#### [WHAT THE EXERCISE ASKS]
Restate each entry below word for word, without skipping any.
○ ○ ○ ○ ○
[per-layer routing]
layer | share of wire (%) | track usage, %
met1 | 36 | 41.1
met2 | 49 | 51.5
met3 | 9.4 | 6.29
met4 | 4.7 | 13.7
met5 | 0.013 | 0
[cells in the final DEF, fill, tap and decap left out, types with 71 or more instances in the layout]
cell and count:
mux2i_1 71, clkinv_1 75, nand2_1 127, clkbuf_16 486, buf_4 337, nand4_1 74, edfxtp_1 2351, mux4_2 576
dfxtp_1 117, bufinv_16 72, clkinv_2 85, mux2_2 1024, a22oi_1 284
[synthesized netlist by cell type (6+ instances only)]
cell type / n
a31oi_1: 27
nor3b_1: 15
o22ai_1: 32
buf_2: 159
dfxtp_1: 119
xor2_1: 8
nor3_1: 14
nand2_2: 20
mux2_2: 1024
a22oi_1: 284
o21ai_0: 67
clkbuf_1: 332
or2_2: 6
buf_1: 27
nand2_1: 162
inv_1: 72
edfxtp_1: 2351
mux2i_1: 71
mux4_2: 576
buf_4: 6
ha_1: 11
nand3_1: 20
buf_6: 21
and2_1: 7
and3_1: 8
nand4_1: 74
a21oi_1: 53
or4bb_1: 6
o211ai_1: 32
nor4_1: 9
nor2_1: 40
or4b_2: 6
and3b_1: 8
○ ○ ○ ○ ○
#### [EXERCISE SOLUTION]
[per-layer routing]
layer | share of wire (%) | track usage, %
met1 | 36 | 41.1
met2 | 49 | 51.5
met3 | 9.4 | 6.29
met4 | 4.7 | 13.7
met5 | 0.013 | 0
[cells in the final DEF, fill, tap and decap left out, types with 71 or more instances in the layout]
cell and count:
mux2i_1 71, clkinv_1 75, nand2_1 127, clkbuf_16 486, buf_4 337, nand4_1 74, edfxtp_1 2351, mux4_2 576
dfxtp_1 117, bufinv_16 72, clkinv_2 85, mux2_2 1024, a22oi_1 284
[synthesized netlist by cell type (6+ instances only)]
cell type / n
a31oi_1: 27
nor3b_1: 15
o22ai_1: 32
buf_2: 159
dfxtp_1: 119
xor2_1: 8
nor3_1: 14
nand2_2: 20
mux2_2: 1024
a22oi_1: 284
o21ai_0: 67
clkbuf_1: 332
or2_2: 6
buf_1: 27
nand2_1: 162
inv_1: 72
edfxtp_1: 2351
mux2i_1: 71
mux4_2: 576
buf_4: 6
ha_1: 11
nand3_1: 20
buf_6: 21
and2_1: 7
and3_1: 8
nand4_1: 74
a21oi_1: 53
or4bb_1: 6
o211ai_1: 32
nor4_1: 9
nor2_1: 40
or4b_2: 6
and3b_1: 8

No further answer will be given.